<file path="src/rtl/encoder_pkg.sv">
// Shared widths and helpers for the 8-to-3 encoder.
package encoder_pkg;

  localparam int IN_W  = 8;
  localparam int IDX_W = 3;

  // Clearing the lowest set bit leaves something behind only if two or more were set.
  function automatic logic popcount_gt1(input logic [IN_W-1:0] v);
    return (v & (v - IN_W'(1))) != '0;
  endfunction

endpackage

</file>
<file path="src/rtl/encoder_8x3_core.sv">
// Combinational priority encoder: index of the winning set bit plus any/multi flags.
module encoder_8x3_core
  import encoder_pkg::*;
#(
  parameter bit HIGH_PRIORITY = 1'b1
) (
  input  logic [IN_W-1:0]  in,
  output logic [IDX_W-1:0] idx,
  output logic             any,
  output logic             multi
);

  // The last match in scan order wins, so the scan direction sets the priority.
  always_comb begin
    idx = '0;
    if (HIGH_PRIORITY) begin
      for (int k = 0; k < IN_W; k++) begin
        if (in[k]) idx = IDX_W'(k);
      end
    end else begin
      for (int k = IN_W - 1; k >= 0; k--) begin
        if (in[k]) idx = IDX_W'(k);
      end
    end
  end

  assign any   = |in;
  assign multi = popcount_gt1(in);

endmodule

</file>
<file path="src/rtl/encoder_8x3.sv">
// Registered 8-to-3 encoder with enable gating and valid/multi-hot status.
module encoder_8x3
  import encoder_pkg::*;
#(
  parameter bit HIGH_PRIORITY = 1'b1
) (
  input  logic             clk,
  input  logic             rst_n,
  input  logic [IN_W-1:0]  in,
  input  logic             en,
  output logic [IDX_W-1:0] o,
  output logic             valid,
  output logic             multi_hot
);

  logic [IN_W-1:0]  in_gated;
  logic [IDX_W-1:0] idx;
  logic             any;
  logic             multi;

  // Gate before the encoder so an undriven request bus cannot leak through while disabled.
  assign in_gated = en ? in : '0;

  encoder_8x3_core #(
    .HIGH_PRIORITY(HIGH_PRIORITY)
  ) u_core (
    .in   (in_gated),
    .idx  (idx),
    .any  (any),
    .multi(multi)
  );

  always_ff @(posedge clk or negedge rst_n) begin
    if (!rst_n) begin
      o         <= '0;
      valid     <= 1'b0;
      multi_hot <= 1'b0;
    end else begin
      o         <= idx;
      valid     <= any;
      multi_hot <= multi;
    end
  end

endmodule

</file>
## config.mk

```make
export PLATFORM = sky130hd
export DESIGN_NAME = hazard_control_unit
export DESIGN_NICKNAME = d
export VERILOG_FILES = /design/src/rtl/hazard_pkg.sv /design/src/rtl/hazard_src_match.sv /design/src/rtl/hazard_control_unit.sv
export SDC_FILE = /design/constraint.sdc
export NUM_CORES = 1
export LEC_CHECK = 0
export BUFFER_PORTS_ARGS = -buffer_cell sky130_fd_sc_hd__clkbuf_2
export CAP_MARGIN = 20
export CORE_AREA = 5 5 42 44
export DETAILED_ROUTE_END_ITERATION = 7
export DIE_AREA = 0 0 47 49
export PLACE_DENSITY = 0.54
export SETUP_SLACK_MARGIN = 0.05
export SLEW_MARGIN = 5
export SYNTH_ARGS = -nofsm -noshare
export SYNTH_HDL_FRONTEND = slang
export SYNTH_SLANG_ARGS = --single-unit
```

## constraint.sdc

```tcl
create_clock -name clk -period 1.4 [get_ports clk]
set_clock_uncertainty 0.05 [all_clocks]
set_input_delay 0.21 -clock clk [delete_from_list [all_inputs] [get_ports clk]]
set_output_delay 0.21 -clock clk [all_outputs]
set_load 0.05 [all_outputs]
```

**Problem:** In the listing above, find the line containing "localparam int IN_W" and the line containing "through while disabled.", then quote both, plus every line between them, exactly as written.

**Response area:**
  localparam int IN_W  = 8;
  localparam int IDX_W = 3;

  // Clearing the lowest set bit leaves something behind only if two or more were set.
  function automatic logic popcount_gt1(input logic [IN_W-1:0] v);
    return (v & (v - IN_W'(1))) != '0;
  endfunction

endpackage

</file>
<file path="src/rtl/encoder_8x3_core.sv">
// Combinational priority encoder: index of the winning set bit plus any/multi flags.
module encoder_8x3_core
  import encoder_pkg::*;
#(
  parameter bit HIGH_PRIORITY = 1'b1
) (
  input  logic [IN_W-1:0]  in,
  output logic [IDX_W-1:0] idx,
  output logic             any,
  output logic             multi
);

  // The last match in scan order wins, so the scan direction sets the priority.
  always_comb begin
    idx = '0;
    if (HIGH_PRIORITY) begin
      for (int k = 0; k < IN_W; k++) begin
        if (in[k]) idx = IDX_W'(k);
      end
    end else begin
      for (int k = IN_W - 1; k >= 0; k--) begin
        if (in[k]) idx = IDX_W'(k);
      end
    end
  end

  assign any   = |in;
  assign multi = popcount_gt1(in);

endmodule

</file>
<file path="src/rtl/encoder_8x3.sv">
// Registered 8-to-3 encoder with enable gating and valid/multi-hot status.
module encoder_8x3
  import encoder_pkg::*;
#(
  parameter bit HIGH_PRIORITY = 1'b1
) (
  input  logic             clk,
  input  logic             rst_n,
  input  logic [IN_W-1:0]  in,
  input  logic             en,
  output logic [IDX_W-1:0] o,
  output logic             valid,
  output logic             multi_hot
);

  logic [IN_W-1:0]  in_gated;
  logic [IDX_W-1:0] idx;
  logic             any;
  logic             multi;

  // Gate before the encoder so an undriven request bus cannot leak through while disabled.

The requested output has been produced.